A deadly disease

Kyiv Post Editorial

May 22. 2020

Ukraine will spend $4.2 billion on health care this year, probably a record amount, because of the COVID-19 pandemic.

But another real disease that Ukraine must conquer is that of corruption.

It’s bad enough that President Volodymyr Zelensky has had three health ministers after deciding not to keep the widely respected holdover from his predecessor’s term, Ulana Suprun.

But already there are signs that corruption has returned in full swing to the Ministry of Health, which has been a good place to rob taxpayers while depriving people of affordable medical care.

How did it work?

Until 2015, those who ran the health ministry enriched themselves and their cronies by using the state budget to buy medicine and equipment at inflated prices, pocketing extravagant kickbacks of up to 40% more than the supplies should have cost.

Read this week’s “The Big Interview” on page 2 with lawmaker and former deputy health minister Olga Stefanyshyna.
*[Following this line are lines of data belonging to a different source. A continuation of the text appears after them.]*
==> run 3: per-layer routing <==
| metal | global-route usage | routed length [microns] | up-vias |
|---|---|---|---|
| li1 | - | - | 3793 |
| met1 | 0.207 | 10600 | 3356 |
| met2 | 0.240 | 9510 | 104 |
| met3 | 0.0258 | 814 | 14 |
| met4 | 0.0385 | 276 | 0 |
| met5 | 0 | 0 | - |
She explains how the schemes worked, who profited and how they were stopped — until now, when corruption appears to be making a comeback under Health Minister Maksym Stepanov, on the job only since March 30, despite his denials.

The situation got so bad that, in 2015, international organizations took over the purchasing until the state enterprise was established, Medical Procurement of Ukraine, to conduct transparent and competitive state purchases of medicine and equipment. But a recent example in which the Stepanov-led ministry paid twice as much for personal protective equipment is causing alarm.

Not only did the government overpay for the gear meant to protect doctors, but much of the equipment also has yet to be delivered — nearly two months after the purchase. And the gear that did arrive did so only this week, meaning none of it had yet reached doctors and nurses.

“They lie at every step,” lawmaker Oleksandra Ustinova, a respected anti-corruption activist before her  2019 election to parliament, said of the health ministry’s $1.3 million purchase of Chinese suits.

Fortunately, the reformers of Ukraine — Stefanyshyna and Ustinova among them — have shown us the way in this case.

What the public needs to do is track how future purchases are made.

Will the ministry use Medical Procurement of Ukraine, the state enterprise established for this purpose, or respected international organizations?

Or will the Ministry of Health create an “internal tender committee” as it has in the past that makes uncompetitive purchases at inflated prices?

The answers should be obvious soon.

Corruption kills — especially when front-line medical workers don’t get enough supplies or patients don’t get enough medicine.